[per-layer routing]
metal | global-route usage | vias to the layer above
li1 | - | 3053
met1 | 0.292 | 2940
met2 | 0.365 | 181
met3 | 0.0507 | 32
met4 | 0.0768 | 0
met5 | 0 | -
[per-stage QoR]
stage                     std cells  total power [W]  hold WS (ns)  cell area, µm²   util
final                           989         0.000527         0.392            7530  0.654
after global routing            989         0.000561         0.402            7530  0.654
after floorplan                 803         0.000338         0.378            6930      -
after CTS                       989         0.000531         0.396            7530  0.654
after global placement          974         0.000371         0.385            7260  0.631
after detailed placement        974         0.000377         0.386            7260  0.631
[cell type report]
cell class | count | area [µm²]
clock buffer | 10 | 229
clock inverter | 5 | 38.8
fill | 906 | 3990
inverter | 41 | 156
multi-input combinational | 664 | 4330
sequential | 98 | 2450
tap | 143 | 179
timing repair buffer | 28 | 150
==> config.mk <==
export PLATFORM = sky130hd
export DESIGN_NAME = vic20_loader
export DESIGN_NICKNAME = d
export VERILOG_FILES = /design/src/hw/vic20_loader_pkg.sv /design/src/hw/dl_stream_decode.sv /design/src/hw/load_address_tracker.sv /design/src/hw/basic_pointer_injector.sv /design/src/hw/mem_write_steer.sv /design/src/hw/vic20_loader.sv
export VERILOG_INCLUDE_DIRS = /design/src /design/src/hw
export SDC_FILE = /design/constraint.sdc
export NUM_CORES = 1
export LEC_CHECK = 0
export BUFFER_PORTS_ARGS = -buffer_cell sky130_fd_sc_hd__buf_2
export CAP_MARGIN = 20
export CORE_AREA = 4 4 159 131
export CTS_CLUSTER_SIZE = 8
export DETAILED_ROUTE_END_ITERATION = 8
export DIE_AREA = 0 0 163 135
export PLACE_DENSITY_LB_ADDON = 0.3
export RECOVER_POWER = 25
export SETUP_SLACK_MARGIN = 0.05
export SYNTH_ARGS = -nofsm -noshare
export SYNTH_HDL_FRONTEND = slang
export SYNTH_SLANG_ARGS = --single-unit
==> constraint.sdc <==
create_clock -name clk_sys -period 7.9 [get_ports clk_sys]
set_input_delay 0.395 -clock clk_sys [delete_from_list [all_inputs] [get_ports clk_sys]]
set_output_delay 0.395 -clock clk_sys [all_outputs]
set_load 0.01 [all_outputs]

...

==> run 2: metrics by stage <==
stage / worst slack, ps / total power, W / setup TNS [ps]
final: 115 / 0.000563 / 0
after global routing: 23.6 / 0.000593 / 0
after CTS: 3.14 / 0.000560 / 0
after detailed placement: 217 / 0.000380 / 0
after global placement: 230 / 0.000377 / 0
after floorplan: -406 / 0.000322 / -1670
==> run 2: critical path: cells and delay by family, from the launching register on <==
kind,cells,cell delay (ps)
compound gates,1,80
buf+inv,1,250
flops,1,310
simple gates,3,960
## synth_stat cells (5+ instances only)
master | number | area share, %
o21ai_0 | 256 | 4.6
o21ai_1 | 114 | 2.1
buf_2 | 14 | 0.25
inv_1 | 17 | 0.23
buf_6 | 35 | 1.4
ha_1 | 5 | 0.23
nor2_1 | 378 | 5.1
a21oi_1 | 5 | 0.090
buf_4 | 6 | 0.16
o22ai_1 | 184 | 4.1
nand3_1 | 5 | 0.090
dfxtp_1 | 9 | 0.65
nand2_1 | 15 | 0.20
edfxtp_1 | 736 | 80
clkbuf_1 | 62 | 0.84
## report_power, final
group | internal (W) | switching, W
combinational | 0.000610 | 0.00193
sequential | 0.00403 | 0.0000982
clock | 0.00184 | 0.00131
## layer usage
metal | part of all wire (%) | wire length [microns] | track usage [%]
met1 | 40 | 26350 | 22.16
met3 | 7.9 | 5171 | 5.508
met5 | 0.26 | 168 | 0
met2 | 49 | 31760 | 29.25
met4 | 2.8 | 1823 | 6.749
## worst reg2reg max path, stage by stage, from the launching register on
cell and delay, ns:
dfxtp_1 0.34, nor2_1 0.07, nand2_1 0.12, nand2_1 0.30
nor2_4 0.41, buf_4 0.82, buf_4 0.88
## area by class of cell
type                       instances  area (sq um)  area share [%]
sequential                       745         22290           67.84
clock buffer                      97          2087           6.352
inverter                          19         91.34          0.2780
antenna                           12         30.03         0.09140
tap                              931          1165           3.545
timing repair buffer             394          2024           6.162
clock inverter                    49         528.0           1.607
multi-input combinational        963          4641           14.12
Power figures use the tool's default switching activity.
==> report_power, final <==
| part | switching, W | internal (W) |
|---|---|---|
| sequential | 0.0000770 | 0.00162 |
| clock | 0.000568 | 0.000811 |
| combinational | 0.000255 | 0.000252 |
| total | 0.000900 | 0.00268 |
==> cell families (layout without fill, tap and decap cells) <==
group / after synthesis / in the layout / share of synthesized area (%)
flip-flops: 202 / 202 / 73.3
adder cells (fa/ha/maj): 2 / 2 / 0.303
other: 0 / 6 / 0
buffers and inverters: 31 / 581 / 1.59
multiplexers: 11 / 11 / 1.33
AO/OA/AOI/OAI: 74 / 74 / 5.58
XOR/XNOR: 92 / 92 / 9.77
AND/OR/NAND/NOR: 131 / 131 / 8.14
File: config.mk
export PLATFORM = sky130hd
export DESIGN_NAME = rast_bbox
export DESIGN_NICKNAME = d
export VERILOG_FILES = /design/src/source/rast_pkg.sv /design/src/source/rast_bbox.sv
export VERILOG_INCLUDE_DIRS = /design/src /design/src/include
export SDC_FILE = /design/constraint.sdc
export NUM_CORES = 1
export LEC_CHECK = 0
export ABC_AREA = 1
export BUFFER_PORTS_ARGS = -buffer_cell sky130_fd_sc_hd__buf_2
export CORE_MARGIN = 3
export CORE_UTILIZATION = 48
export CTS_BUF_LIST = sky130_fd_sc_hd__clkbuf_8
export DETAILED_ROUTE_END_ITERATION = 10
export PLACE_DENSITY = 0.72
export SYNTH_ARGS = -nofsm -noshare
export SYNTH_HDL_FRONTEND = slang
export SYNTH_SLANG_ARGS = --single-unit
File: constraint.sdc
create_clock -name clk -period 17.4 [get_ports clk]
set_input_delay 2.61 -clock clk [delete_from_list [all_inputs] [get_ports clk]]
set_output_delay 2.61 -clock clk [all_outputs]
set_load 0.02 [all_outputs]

*WORK TO COMPLETE*:
Please count the lines above that contain the word "fill", and reply with the number alone.

*RESPONSE*:
2